**** RECORDS FOR THE TASK ****

===== config.mk =====
export PLATFORM = sky130hd
export DESIGN_NAME = reset_sequencer
export DESIGN_NICKNAME = d
export VERILOG_FILES = /design/src/pkg/rstseq_pkg.sv /design/src/design/pin_filter.sv /design/src/design/reset_sequencer.sv
export SDC_FILE = /design/constraint.sdc
export NUM_CORES = 1
export LEC_CHECK = 0
export BUFFER_PORTS_ARGS = -buffer_cell sky130_fd_sc_hd__buf_4
export CAP_MARGIN = 5
export CELL_PAD_IN_SITES_DETAIL_PLACEMENT = 0
export CELL_PAD_IN_SITES_GLOBAL_PLACEMENT = 2
export CORE_ASPECT_RATIO = 1.25
export CORE_UTILIZATION = 29
export CTS_CLUSTER_DIAMETER = 40
export DETAILED_ROUTE_END_ITERATION = 6
export PLACE_DENSITY_LB_ADDON = 0.3
export SYNTH_ARGS = -nofsm -noshare
export SYNTH_HDL_FRONTEND = slang
export SYNTH_SLANG_ARGS = --single-unit
export TNS_END_PERCENT = 30

===== constraint.sdc =====
create_clock -name I_CORE_CLK -period 2.41 [get_ports I_CORE_CLK]
set_input_delay 0.482 -clock I_CORE_CLK [delete_from_list [all_inputs] [get_ports I_CORE_CLK]]
set_output_delay 0.482 -clock I_CORE_CLK [all_outputs]
set_load 0.05 [all_outputs]

===== src/pkg/rstseq_pkg.sv =====
package rstseq_pkg;

	// ==========================================================
	// Timing
	localparam int unsigned CLK_MHZ            = 200;
	localparam int unsigned BIAS_SETTLE_US     = 10;
	localparam int unsigned MONITOR_SETTLE_US  = 100;
	localparam int unsigned PWRT_4_MS          = 4;
	localparam int unsigned PWRT_16_MS         = 16;
	localparam int unsigned PWRT_64_MS         = 64;
	localparam int unsigned BIAS_SETTLE_CYC    = BIAS_SETTLE_US * CLK_MHZ;
	localparam int unsigned MONITOR_SETTLE_CYC = MONITOR_SETTLE_US * CLK_MHZ;
	localparam int unsigned PWRT_4_CYC         = PWRT_4_MS * 1000 * CLK_MHZ;
	localparam int unsigned PWRT_16_CYC        = PWRT_16_MS * 1000 * CLK_MHZ;
	localparam int unsigned PWRT_64_CYC        = PWRT_64_MS * 1000 * CLK_MHZ;
	localparam int unsigned PIN_FILTER_CYC     = 4;
	localparam int unsigned DELAY_W            = 24;

	// ==========================================================
	// Register map
	localparam logic [7:0] ADDR_CAUSE = 8'h00;
	localparam logic [7:0] ADDR_OSC   = 8'h04;
	localparam logic [7:0] ADDR_STAT  = 8'h08;

	// Cause and OSC register bit positions
	localparam int unsigned BIT_POR    = 0;
	localparam int unsigned BIT_BOR    = 1;
	localparam int unsigned BIT_IDLE   = 2;
	localparam int unsigned BIT_SLEEP  = 3;
	localparam int unsigned BIT_WATCHDOG_TIMEOUT_FLAG   = 4;
	localparam int unsigned BIT_SWR    = 6;
	localparam int unsigned BIT_PIN_RESET_FLAG   = 7;
	localparam int unsigned BIT_IOP    = 14;
	localparam int unsigned BIT_TRAP   = 15;
	localparam int unsigned BIT_LOCK   = 5;
	localparam int unsigned BIT_CF     = 3;
	localparam logic [15:0] CAUSE_POR_VAL = 16'h0003;

	localparam logic [23:0] RESET_VECTOR = 24'h00_0000;

	localparam logic [1:0] RESP_OKAY   = 2'b00;
	localparam logic [1:0] RESP_SLVERR = 2'b10;

	// Clock source groups
	localparam logic [1:0] OSC_FRC = 2'b01;

	// ==========================================================
	// Types
	typedef enum logic [3:0] {
		ST_HOLD  = 4'b0001,
		ST_BIAS  = 4'b0010,
		ST_PWRT  = 4'b0100,
		ST_RUN   = 4'b1000
	} seq_state_t;

	typedef struct packed {
		logic       clock_fail_monitor_en;
		logic [1:0] pwrt_sel;
		logic       crystal;
		logic       pll_used;
		logic [1:0] osc_group;
	} fuse_cfg_t;

	typedef struct packed {
		logic osc_running;
		logic ost_busy;
		logic pll_lock;
	} clk_status_t;

endpackage


===== src/design/pin_filter.sv =====
`timescale 1ns/1ps
module pin_filter (
	input  wire logic i_clk,
	input  wire logic i_rst_n,
	input  wire logic i_pin_n,
	output logic      o_reset_level
);
	typedef struct packed {
		logic       s1;
		logic       s2;
		logic [2:0] cnt;
		logic       lvl;
	} pf_state_t;

	pf_state_t s_q;
	pf_state_t s_d;

	assign o_reset_level = s_q.lvl;

	// ==========================================================
	// Sync then debounce; short pulses never reach the level
	always_comb begin
		s_d    = s_q;
		s_d.s1 = ~i_pin_n;
		s_d.s2 = s_q.s1;
		if (s_q.s2 == s_q.lvl) begin
			s_d.cnt = 3'h0;
		end else if (s_q.cnt == 3'(rstseq_pkg::PIN_FILTER_CYC - 1)) begin
			s_d.cnt = 3'h0;
			s_d.lvl = s_q.s2;
		end else begin
			s_d.cnt = s_q.cnt + 3'h1;
		end
	end

	always_ff @(posedge i_clk or negedge i_rst_n) begin
		if (!i_rst_n) begin
			s_q <= '0;
		end else begin
			s_q <= s_d;
		end
	end
endmodule


===== src/design/reset_sequencer.sv =====
`timescale 1ns/1ps
module reset_sequencer (
	input  wire logic                    I_CORE_CLK,
	input  wire logic                    I_RESET_N,
	input  wire logic                    i_por_event,
	input  wire logic                    i_bor_event,
	input  wire logic                    i_pin_reset_n,
	input  wire logic                    i_sw_reset,
	input  wire logic                    i_wdt_timeout,
	input  wire logic                    i_int_wake,
	input  wire logic                    i_trap_reset,
	input  wire logic                    i_illegal_op,
	input  wire logic                    i_sleeping,
	input  wire logic                    i_idling,
	input  wire logic                    i_first_phase_clock,
	input  wire rstseq_pkg::fuse_cfg_t   i_fuse,
	input  wire rstseq_pkg::clk_status_t i_clk_status,
	input  wire logic [31:0]             S_AXI_AWADDR,
	input  wire logic                    S_AXI_AWVALID,
	output logic                         S_AXI_AWREADY,
	input  wire logic [31:0]             S_AXI_WDATA,
	input  wire logic [3:0]              S_AXI_WSTRB,
	input  wire logic                    S_AXI_WVALID,
	output logic                         S_AXI_WREADY,
	output logic [1:0]                   S_AXI_BRESP,
	output logic                         S_AXI_BVALID,
	input  wire logic                    S_AXI_BREADY,
	input  wire logic [31:0]             S_AXI_ARADDR,
	input  wire logic                    S_AXI_ARVALID,
	output logic                         S_AXI_ARREADY,
	output logic [31:0]                  S_AXI_RDATA,
	output logic [1:0]                   S_AXI_RRESP,
	output logic                         S_AXI_RVALID,
	input  wire logic                    S_AXI_RREADY,
	output logic                         o_internal_system_reset,
	output logic [23:0]                  o_fetch_addr,
	output logic                         o_fetch_load,
	output logic                         o_clock_fail_trap,
	output logic [1:0]                   o_clk_source,
	output logic                         o_clock_gate,
	output logic                         o_wake
);
	typedef struct packed {
		rstseq_pkg::seq_state_t st;
		logic [31:0]            cnt;
		logic [31:0]            pwrt_cyc;
		logic                   boot;
		logic [15:0]            cause;
		logic                   cf;
		logic [1:0]             clk_src;
		logic                   rst;
		logic [23:0]            fetch;
		logic                   fload;
		logic                   trap;
		logic                   gate;
		logic                   wake;
		logic                   q1_s3;
		logic [2:0]             ev_s1;
		logic [2:0]             ev_s2;
		logic                   pin_prev;
		logic                   aw_ok;
		logic [7:0]             aw_a;
		logic                   w_ok;
		logic [31:0]            w_d;
		logic [3:0]             w_s;
		logic                   bvalid;
		logic [1:0]             bresp;
		logic                   rvalid;
		logic [31:0]            rdata;
		logic [1:0]             rresp;
		logic                   aw_rdy;
		logic                   w_rdy;
		logic                   ar_rdy;
	} top_state_t;

	top_state_t s_q;
	top_state_t s_d;
	logic       pin_level;

	// ==========================================================
	// Pin path: sync and noise filter, input only
	pin_filter u_pin_filter (
		.i_clk         (I_CORE_CLK),
		.i_rst_n       (I_RESET_N),
		.i_pin_n       (i_pin_reset_n),
		.o_reset_level (pin_level)
	);

	assign S_AXI_AWREADY           = s_q.aw_rdy;
	assign S_AXI_WREADY            = s_q.w_rdy;
	assign S_AXI_BVALID            = s_q.bvalid;
	assign S_AXI_BRESP             = s_q.bresp;
	assign S_AXI_ARREADY           = s_q.ar_rdy;
	assign S_AXI_RVALID            = s_q.rvalid;
	assign S_AXI_RDATA             = s_q.rdata;
	assign S_AXI_RRESP             = s_q.rresp;
	assign o_internal_system_reset = s_q.rst;
	assign o_fetch_addr            = s_q.fetch;
	assign o_fetch_load            = s_q.fload;
	assign o_clock_fail_trap       = s_q.trap;
	assign o_clk_source            = s_q.clk_src;
	assign o_clock_gate            = s_q.gate;
	assign o_wake                  = s_q.wake;

	function automatic logic [31:0] pwrt_cycles(input logic [1:0] sel, input logic xtal);
		logic [31:0] r;
		r = 32'h0000_0000;
		unique case (sel)
			2'd0: r = xtal ? 32'(rstseq_pkg::MONITOR_SETTLE_CYC) : 32'h0000_0000;
			2'd1: r = 32'(rstseq_pkg::PWRT_4_CYC);
			2'd2: r = 32'(rstseq_pkg::PWRT_16_CYC);
			2'd3: r = 32'(rstseq_pkg::PWRT_64_CYC);
		endcase
		return r;
	endfunction

	// ==========================================================
	// Sequencer, cause flags and bus
	always_comb begin
		logic por_ev;
		logic bor_ev;
		logic sw_ev;
		logic pin_rise;
		logic clk_ok;
		logic start;
		logic aw_go;
		logic w_go;
		logic [31:0] wv;
		por_ev   = 1'b0;
		bor_ev   = 1'b0;
		sw_ev    = 1'b0;
		pin_rise = 1'b0;
		clk_ok   = 1'b0;
		start    = 1'b0;
		aw_go    = 1'b0;
		w_go     = 1'b0;
		wv       = 32'h0000_0000;
		s_d      = s_q;

		s_d.ev_s1 = {i_por_event, i_bor_event, i_first_phase_clock};
		s_d.ev_s2 = s_q.ev_s1;
		s_d.q1_s3 = s_q.ev_s2[0];
		// First cycle out of reset is a power-on, so fuses get sampled
		s_d.boot  = 1'b0;
		por_ev    = s_q.ev_s2[2] | s_q.boot;
		bor_ev    = s_q.ev_s2[1] & ~por_ev;
		sw_ev     = i_sw_reset & (s_q.st == rstseq_pkg::ST_RUN);
		s_d.pin_prev = pin_level;
		pin_rise  = pin_level & ~s_q.pin_prev;
		s_d.fload = 1'b0;
		s_d.trap  = 1'b0;
		s_d.wake  = 1'b0;
		clk_ok    = i_clk_status.osc_running & ~i_clk_status.ost_busy
			& (~i_fuse.pll_used | i_clk_status.pll_lock);

		// Software write first so hardware set wins on same cycle
		aw_go = S_AXI_AWVALID & ~s_q.aw_ok;
		w_go  = S_AXI_WVALID & ~s_q.w_ok;
		if (aw_go) begin
			s_d.aw_ok = 1'b1;
			s_d.aw_a  = S_AXI_AWADDR[7:0];
		end
		if (w_go) begin
			s_d.w_ok = 1'b1;
			s_d.w_d  = S_AXI_WDATA;
			s_d.w_s  = S_AXI_WSTRB;
		end
		if (s_q.aw_ok && s_q.w_ok && !s_q.bvalid) begin
			s_d.aw_ok  = 1'b0;
			s_d.w_ok   = 1'b0;
			s_d.bvalid = 1'b1;
			s_d.bresp  = rstseq_pkg::RESP_OKAY;
			wv = {{8{s_q.w_s[3]}}, {8{s_q.w_s[2]}}, {8{s_q.w_s[1]}}, {8{s_q.w_s[0]}}};
			if (s_q.aw_a == rstseq_pkg::ADDR_CAUSE) begin
				s_d.cause = (s_q.cause & ~wv[15:0]) | (s_q.w_d[15:0] & wv[15:0]);
			end else if (s_q.aw_a != rstseq_pkg::ADDR_OSC && s_q.aw_a != rstseq_pkg::ADDR_STAT) begin
				s_d.bresp = rstseq_pkg::RESP_SLVERR;
			end
		end
		if (s_q.bvalid && S_AXI_BREADY) begin
			s_d.bvalid = 1'b0;
		end
		if (S_AXI_ARVALID && !s_q.rvalid) begin
			s_d.rvalid = 1'b1;
			s_d.rresp  = rstseq_pkg::RESP_OKAY;
			unique case (S_AXI_ARADDR[7:0])
				rstseq_pkg::ADDR_CAUSE: s_d.rdata = {16'h0000, s_q.cause};
				rstseq_pkg::ADDR_OSC: s_d.rdata = {26'h000_0000, i_clk_status.pll_lock,
					1'b0, s_q.cf, 1'b0, s_q.clk_src};
				rstseq_pkg::ADDR_STAT: s_d.rdata = {24'h00_0000, s_q.gate, s_q.rst, 2'b00,
					s_q.st};
				default: begin
					s_d.rdata = 32'h0000_0000;
					s_d.rresp = rstseq_pkg::RESP_SLVERR;
				end
			endcase
		end else if (s_q.rvalid && S_AXI_RREADY) begin
			s_d.rvalid = 1'b0;
		end

		// Cause flag updates per reset kind
		if (por_ev) begin
			s_d.cause = rstseq_pkg::CAUSE_POR_VAL;
			start     = 1'b1;
		end else if (bor_ev) begin
			s_d.cause[rstseq_pkg::BIT_BOR] = 1'b1;
			s_d.cause[rstseq_pkg::BIT_POR] = 1'b0;
			start = 1'b1;
		end else if (pin_rise) begin
			s_d.cause[rstseq_pkg::BIT_PIN_RESET_FLAG] = 1'b1;
			s_d.cause[rstseq_pkg::BIT_WATCHDOG_TIMEOUT_FLAG] = 1'b0;
			if (i_sleeping) begin
				s_d.cause[rstseq_pkg::BIT_SLEEP] = 1'b1;
				s_d.cause[rstseq_pkg::BIT_IDLE]  = 1'b0;
			end else if (i_idling) begin
				s_d.cause[rstseq_pkg::BIT_IDLE]  = 1'b1;
				s_d.cause[rstseq_pkg::BIT_SLEEP] = 1'b0;
			end else begin
				s_d.cause[rstseq_pkg::BIT_SWR]   = 1'b0;
				s_d.cause[rstseq_pkg::BIT_IDLE]  = 1'b0;
				s_d.cause[rstseq_pkg::BIT_SLEEP] = 1'b0;
			end
			start = 1'b1;
		end else if (s_q.st == rstseq_pkg::ST_RUN && i_wdt_timeout && i_sleeping) begin
			s_d.cause[rstseq_pkg::BIT_WATCHDOG_TIMEOUT_FLAG]  = 1'b1;
			s_d.cause[rstseq_pkg::BIT_SLEEP] = 1'b1;
			s_d.wake = 1'b1;
		end else if (s_q.st == rstseq_pkg::ST_RUN && i_wdt_timeout) begin
			// Watchdog counts on its own RC outside this clock
			s_d.cause[rstseq_pkg::BIT_WATCHDOG_TIMEOUT_FLAG]  = 1'b1;
			s_d.cause[rstseq_pkg::BIT_PIN_RESET_FLAG]  = 1'b0;
			s_d.cause[rstseq_pkg::BIT_SWR]   = 1'b0;
			s_d.cause[rstseq_pkg::BIT_IDLE]  = 1'b0;
			s_d.cause[rstseq_pkg::BIT_SLEEP] = 1'b0;
			start = 1'b1;
		end else if (sw_ev) begin
			s_d.cause[rstseq_pkg::BIT_SWR]   = 1'b1;
			s_d.cause[rstseq_pkg::BIT_PIN_RESET_FLAG]  = 1'b0;
			s_d.cause[rstseq_pkg::BIT_WATCHDOG_TIMEOUT_FLAG]  = 1'b0;
			s_d.cause[rstseq_pkg::BIT_IDLE]  = 1'b0;
			s_d.cause[rstseq_pkg::BIT_SLEEP] = 1'b0;
			start = 1'b1;
		end else if (s_q.st == rstseq_pkg::ST_RUN && i_trap_reset) begin
			s_d.cause[rstseq_pkg::BIT_TRAP] = 1'b1;
			start = 1'b1;
		end else if (s_q.st == rstseq_pkg::ST_RUN && i_illegal_op) begin
			s_d.cause[rstseq_pkg::BIT_IOP] = 1'b1;
			start = 1'b1;
		end else if (s_q.st == rstseq_pkg::ST_RUN && i_int_wake && i_sleeping) begin
			s_d.cause[rstseq_pkg::BIT_SLEEP] = 1'b1;
			s_d.wake = 1'b1;
		end

		// Reset sequence
		if (start) begin
			s_d.st       = rstseq_pkg::ST_HOLD;
			s_d.cnt      = 32'h0000_0000;
			s_d.rst      = 1'b1;
			s_d.pwrt_cyc = pwrt_cycles(i_fuse.pwrt_sel, i_fuse.crystal);
			if (por_ev || bor_ev) begin
				s_d.clk_src = i_fuse.osc_group;
				s_d.cf      = 1'b0;
			end
		end else if (pin_level) begin
			s_d.st  = rstseq_pkg::ST_HOLD;
			s_d.cnt = 32'h0000_0000;
			s_d.rst = 1'b1;
		end else begin
			unique case (s_q.st)
				rstseq_pkg::ST_HOLD: begin
					s_d.st = rstseq_pkg::ST_BIAS;
				end
				rstseq_pkg::ST_BIAS: begin
					if (s_q.cnt >= 32'(rstseq_pkg::BIAS_SETTLE_CYC - 1)) begin
						s_d.cnt = 32'h0000_0000;
						s_d.st  = rstseq_pkg::ST_PWRT;
					end else begin
						s_d.cnt = s_q.cnt + 32'h0000_0001;
					end
				end
				rstseq_pkg::ST_PWRT: begin
					if (s_q.cnt >= s_q.pwrt_cyc) begin
						// Release waits for a first-phase rising edge after settle
						if (s_q.q1_s3 == 1'b0 && s_q.ev_s2[0] == 1'b1) begin
							s_d.st    = rstseq_pkg::ST_RUN;
							s_d.rst   = 1'b0;
							s_d.fetch = rstseq_pkg::RESET_VECTOR;
							s_d.fload = 1'b1;
							if (i_fuse.clock_fail_monitor_en && !clk_ok) begin
								s_d.trap    = 1'b1;
								s_d.cf      = 1'b1;
								s_d.clk_src = rstseq_pkg::OSC_FRC;
							end
						end
					end else begin
						s_d.cnt = s_q.cnt + 32'h0000_0001;
					end
				end
				rstseq_pkg::ST_RUN: begin
				end
			endcase
		end

		// Clock gated in reset, and for a crystal until the oscillator is good (and locked when a PLL is used) or clock fail is set
		s_d.gate = ~s_q.rst & (clk_ok | s_q.cf | ~i_fuse.crystal);

		// Ready flops mirror the next busy state, so outputs stay registered
		s_d.aw_rdy = ~s_d.aw_ok;
		s_d.w_rdy  = ~s_d.w_ok;
		s_d.ar_rdy = ~s_d.rvalid;
	end

	always_ff @(posedge I_CORE_CLK or negedge I_RESET_N) begin
		if (!I_RESET_N) begin
			s_q       <= '0;
			s_q.st    <= rstseq_pkg::ST_HOLD;
			s_q.rst   <= 1'b1;
			s_q.cause <= rstseq_pkg::CAUSE_POR_VAL;
			s_q.boot   <= 1'b1;
			s_q.aw_rdy <= 1'b1;
			s_q.w_rdy  <= 1'b1;
			s_q.ar_rdy <= 1'b1;
		end else begin
			s_q <= s_d;
		end
	end
endmodule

****

TASK OBJECTIVE
Copy out each line of the entries where the word "boot" is found.

OUTPUT OF THE EXERCISE
		logic                   boot;
		s_d.boot  = 1'b0;
		por_ev    = s_q.ev_s2[2] | s_q.boot;
			s_q.boot   <= 1'b1;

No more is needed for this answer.